═════ Input data ═════

$ cat config.mk
export PLATFORM = sky130hd
export DESIGN_NAME = epoch_seconds_to_bcd_date_top
export DESIGN_NICKNAME = d
export VERILOG_FILES = /design/src/sv/esbd_pkg.sv /design/src/sv/epoch_seconds_to_bcd_date_top.sv
export SDC_FILE = /design/constraint.sdc
export NUM_CORES = 2
export LEC_CHECK = 0
export BUFFER_PORTS_ARGS = -buffer_cell sky130_fd_sc_hd__buf_2
export CAP_MARGIN = 20
export CORE_MARGIN = 4
export CORE_UTILIZATION = 31
export DETAILED_ROUTE_END_ITERATION = 8
export PLACE_DENSITY_LB_ADDON = 0.3
export RECOVER_POWER = 50
export SYNTH_ARGS = -nofsm -noshare
export SYNTH_HDL_FRONTEND = slang
export SYNTH_SLANG_ARGS = --single-unit
$ cat constraint.sdc
create_clock -name clk -period 8.18 [get_ports clk]
set_clock_uncertainty 0.05 [all_clocks]
set_input_delay 1.636 -clock clk [delete_from_list [all_inputs] [get_ports clk]]
set_output_delay 1.636 -clock clk [all_outputs]
set_load 0.005 [all_outputs]
$ cat config.mk
export PLATFORM = sky130hd
export DESIGN_NAME = spwg_cfg_regs
export DESIGN_NICKNAME = d
export VERILOG_FILES = /design/src/rtl/spwg_pkg.sv /design/src/rtl/spwg_cfg_regs.sv
export SDC_FILE = /design/constraint.sdc
export NUM_CORES = 1
export LEC_CHECK = 0
export ABC_CLOCK_PERIOD_IN_PS = 1100
export BUFFER_PORTS_ARGS = -buffer_cell sky130_fd_sc_hd__buf_2
export CAP_MARGIN = 20
export CORE_MARGIN = 2
export CORE_UTILIZATION = 50
export DETAILED_ROUTE_END_ITERATION = 10
export GPL_ROUTABILITY_DRIVEN = 0
export GPL_TIMING_DRIVEN = 0
export PLACE_DENSITY = 0.8
export RECOVER_POWER = 100
export SLEW_MARGIN = 20
export SYNTH_ARGS = -nofsm -noshare
export SYNTH_HDL_FRONTEND = slang
export SYNTH_SLANG_ARGS = --single-unit
$ cat constraint.sdc
create_clock -name clk -period 1.1 [get_ports clk]
set_input_delay 0.055 -clock clk [delete_from_list [all_inputs] [get_ports clk]]
set_output_delay 0.055 -clock clk [all_outputs]
set_load 0.01 [all_outputs]
$ cat src/rtl/spwg_pkg.sv
// Shared constants, types and helper functions for the sonar pulse waveform generator.
// No dependencies; every other file refers to this package by scoped names.
`timescale 1ns / 1ps
`default_nettype none

package spwg_pkg;

    // Sizing
    localparam int TABLE_ADDR_BITS = 12;
    localparam int COUNT_BITS      = 16;
    localparam int SINE_BITS       = 16;

    localparam int PHASE_BITS   = 32;
    localparam int ACC_BITS     = 48;
    localparam int ACC_FRAC     = 16;
    localparam int ACC_HALF     = ACC_BITS / 2;
    localparam int FACTOR_BITS  = 32;
    localparam int FACTOR_FRAC  = 30;
    localparam int GEO_SHIFT    = FACTOR_FRAC - ACC_HALF;
    localparam int HP_BITS      = ACC_HALF + FACTOR_BITS;
    localparam int GEO_BITS     = HP_BITS - GEO_SHIFT + 1;

    localparam int QUARTER_BITS = TABLE_ADDR_BITS - 2;
    localparam int QUARTER_SIZE = 1 << QUARTER_BITS;
    localparam int MAG_BITS     = SINE_BITS - 1;
    localparam int AMP_BITS     = 16;
    localparam int FRAC_BITS    = MAG_BITS + AMP_BITS;
    localparam int DAC_BITS     = 12;

    localparam logic [MAG_BITS-1:0] SINE_MAX = '1;

    // Quarter-wave table build
    localparam int X_BITS       = 32;
    localparam int Q30          = 30;
    localparam int PI_HALF_BITS = 31;
    localparam logic [PI_HALF_BITS-1:0] PI_HALF_Q30 = 31'd1686629713;
    localparam int TERM_BITS    = 4;
    localparam logic [TERM_BITS-1:0] TERMS = 4'd12;
    localparam int DIVISOR_BITS = 10;

    // Barker code
    localparam int CHIP_BITS       = 3;
    localparam int CHIP_COUNT_BITS = 16;
    localparam logic [CHIP_BITS-1:0] LAST_CHIP = 3'd6;
    localparam logic [7:0] BARKER_NEG_MASK = 8'h58;

    // Waveform modes
    localparam logic [1:0] MODE_LINEAR    = 2'd0;
    localparam logic [1:0] MODE_GEOMETRIC = 2'd1;
    localparam logic [1:0] MODE_BARKER    = 2'd2;

    // Register map
    localparam int CFG_INDEX_BITS = 3;
    localparam int CFG_DATA_BITS  = 48;
    localparam logic [CFG_INDEX_BITS-1:0] REG_MODE         = 3'd0;
    localparam logic [CFG_INDEX_BITS-1:0] REG_SAMPLE_COUNT = 3'd1;
    localparam logic [CFG_INDEX_BITS-1:0] REG_START_INC    = 3'd2;
    localparam logic [CFG_INDEX_BITS-1:0] REG_SLOPE        = 3'd3;
    localparam logic [CFG_INDEX_BITS-1:0] REG_FACTOR       = 3'd4;
    localparam logic [CFG_INDEX_BITS-1:0] REG_AMPLITUDE    = 3'd5;
    localparam logic [CFG_INDEX_BITS-1:0] REG_CHIP_LENGTH  = 3'd6;

    localparam logic [FACTOR_BITS-1:0] FACTOR_RESET = 32'h4000_0000;

    typedef struct packed {
        logic [1:0]                   mode;
        logic [COUNT_BITS-1:0]        sample_count;
        logic [PHASE_BITS-1:0]        start_inc;
        logic signed [ACC_BITS-1:0]   slope;
        logic [FACTOR_BITS-1:0]       factor;
        logic [AMP_BITS-1:0]          amplitude;
        logic [CHIP_COUNT_BITS-1:0]   chip_length;
    } cfg_t;

    // Per-sample control that travels beside the table read
    typedef struct packed {
        logic valid;   // sample produces a result
        logic neg;     // negate table magnitude
        logic zero;    // unused mode: force zero
        logic peak;    // quarter-wave apex, table data not used
        logic last;    // final sample of pulse
    } tap_t;

    // Taylor term divisor (2n)(2n+1)
    function automatic logic [DIVISOR_BITS-1:0] divisor(input logic [TERM_BITS-1:0] n);
        logic [DIVISOR_BITS-1:0] e;
        e = DIVISOR_BITS'({n, 1'b0});
        divisor = DIVISOR_BITS'(e * (e + 1'b1));
    endfunction

endpackage

`default_nettype wire

$ cat src/rtl/spwg_cfg_regs.sv
// Configuration register bank, written through the cfg transaction channel.
// Depends on spwg_pkg.
`timescale 1ns / 1ps
`default_nettype none

module spwg_cfg_regs (
    input  wire logic                                  clk,
    input  wire logic                                  rst_n,
    input  wire logic                                  cfg_we,
    input  wire logic [spwg_pkg::CFG_INDEX_BITS-1:0]   cfg_index,
    input  wire logic [spwg_pkg::CFG_DATA_BITS-1:0]    cfg_data,
    output spwg_pkg::cfg_t                             cfg
);

    spwg_pkg::cfg_t cfg_reg;
    spwg_pkg::cfg_t cfg_next;

    always_comb
    begin
        cfg_next = cfg_reg;
        if (cfg_we)
        begin
            unique case (cfg_index)
                spwg_pkg::REG_MODE:
                    cfg_next.mode = cfg_data[1:0];
                spwg_pkg::REG_SAMPLE_COUNT:
                    cfg_next.sample_count = cfg_data[spwg_pkg::COUNT_BITS-1:0];
                spwg_pkg::REG_START_INC:
                    cfg_next.start_inc = cfg_data[spwg_pkg::PHASE_BITS-1:0];
                spwg_pkg::REG_SLOPE:
                    cfg_next.slope = $signed(cfg_data[spwg_pkg::ACC_BITS-1:0]);
                spwg_pkg::REG_FACTOR:
                    cfg_next.factor = cfg_data[spwg_pkg::FACTOR_BITS-1:0];
                spwg_pkg::REG_AMPLITUDE:
                    cfg_next.amplitude = cfg_data[spwg_pkg::AMP_BITS-1:0];
                spwg_pkg::REG_CHIP_LENGTH:
                    cfg_next.chip_length = cfg_data[spwg_pkg::CHIP_COUNT_BITS-1:0];
                default:
                    cfg_next = cfg_reg;   // index past the map: ignored
            endcase
        end
    end

    always_ff @(posedge clk or negedge rst_n)
    begin
        if (!rst_n)
        begin
            cfg_reg             <= '0;
            cfg_reg.factor      <= spwg_pkg::FACTOR_RESET;
            cfg_reg.chip_length <= spwg_pkg::CHIP_COUNT_BITS'(1);
        end
        else
        begin
            cfg_reg <= cfg_next;
        end
    end

    assign cfg = cfg_reg;

endmodule

`default_nettype wire

After elaboration in Yosys (flattened, before gate mapping)
Index checks and enable logic that the tools add are counted.
Word-level totals
  output and inout bits: 162
  bits in registers: 162
  bits of input ports: 54
  word-level logic and storage cells: 21
Cells by class
  eq/ne operators: 6
  reduce and logical (&&, ||, !) cells: 8
Operators by type and width (number)
  $reduce_and A2 Y1: 7
  $eq A3 B3 Y1 const B: 3
  $eq A3 B2 Y1 const B: 2
  $eq A3 B1 Y1 const B: 1
  $logic_not A3 Y1: 1

Logic depth before layout (Yosys ltp)
Gate-level depths: netlist of the first run.
  depth in word-level cells: 2
  depth in mapped cells: 4
  mapped depth without buffers: 2

Worst setup path after synthesis of the first run
No wires, ideal clock.
  kind: in2reg
  start point: in cfg_index[2] (netlist bit)
  end point: reg cfg_reg (netlist bit cfg[144])
  path buffers: 2
  required time: 975 ps
  cell stages on the path: 4
  path slack: 44 ps
  setup time: 125 ps
  data arrival time: 931 ps
  path through: and4bb_1 buf_2 buf_6 mux2_4
Between the ends
  longest elaborated chain between the ends: 2
RTL lines
  from (decl): line spwg_cfg_regs.sv:10  | input wire logic [spwg_pkg::CFG_INDEX_BITS-1:0] cfg_index,
  $eq A3 B1 Y1: line spwg_cfg_regs.sv:23  | unique case (cfg_index)
  $reduce_and A2 Y1 (no line)
  to (signal assigned): line spwg_cfg_regs.sv:54  | cfg_reg <= cfg_next;
  to (decl): line spwg_cfg_regs.sv:15  | spwg_pkg::cfg_t cfg_reg;
No other way between the ends.
A chain may end at the register's enable or synchronous reset.

Worst setup path in the final report of the first run
  start point: reg cfg_reg (netlist bit cfg[0])
  end point: out cfg[0] (netlist bit)
RTL lines
  to (decl): line spwg_cfg_regs.sv:12  | output spwg_pkg::cfg_t cfg
No word-level cell between the ends.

═════

What the exercise asks
Only one stretch of the entries above is wanted: the lines from the one containing "localparam int SINE_BITS" through the one containing "localparam int CHIP_COUNT_BITS = 16;". Please reproduce it exactly.

Written response
    localparam int SINE_BITS       = 16;

    localparam int PHASE_BITS   = 32;
    localparam int ACC_BITS     = 48;
    localparam int ACC_FRAC     = 16;
    localparam int ACC_HALF     = ACC_BITS / 2;
    localparam int FACTOR_BITS  = 32;
    localparam int FACTOR_FRAC  = 30;
    localparam int GEO_SHIFT    = FACTOR_FRAC - ACC_HALF;
    localparam int HP_BITS      = ACC_HALF + FACTOR_BITS;
    localparam int GEO_BITS     = HP_BITS - GEO_SHIFT + 1;

    localparam int QUARTER_BITS = TABLE_ADDR_BITS - 2;
    localparam int QUARTER_SIZE = 1 << QUARTER_BITS;
    localparam int MAG_BITS     = SINE_BITS - 1;
    localparam int AMP_BITS     = 16;
    localparam int FRAC_BITS    = MAG_BITS + AMP_BITS;
    localparam int DAC_BITS     = 12;

    localparam logic [MAG_BITS-1:0] SINE_MAX = '1;

    // Quarter-wave table build
    localparam int X_BITS       = 32;
    localparam int Q30          = 30;
    localparam int PI_HALF_BITS = 31;
    localparam logic [PI_HALF_BITS-1:0] PI_HALF_Q30 = 31'd1686629713;
    localparam int TERM_BITS    = 4;
    localparam logic [TERM_BITS-1:0] TERMS = 4'd12;
    localparam int DIVISOR_BITS = 10;

    // Barker code
    localparam int CHIP_BITS       = 3;
    localparam int CHIP_COUNT_BITS = 16;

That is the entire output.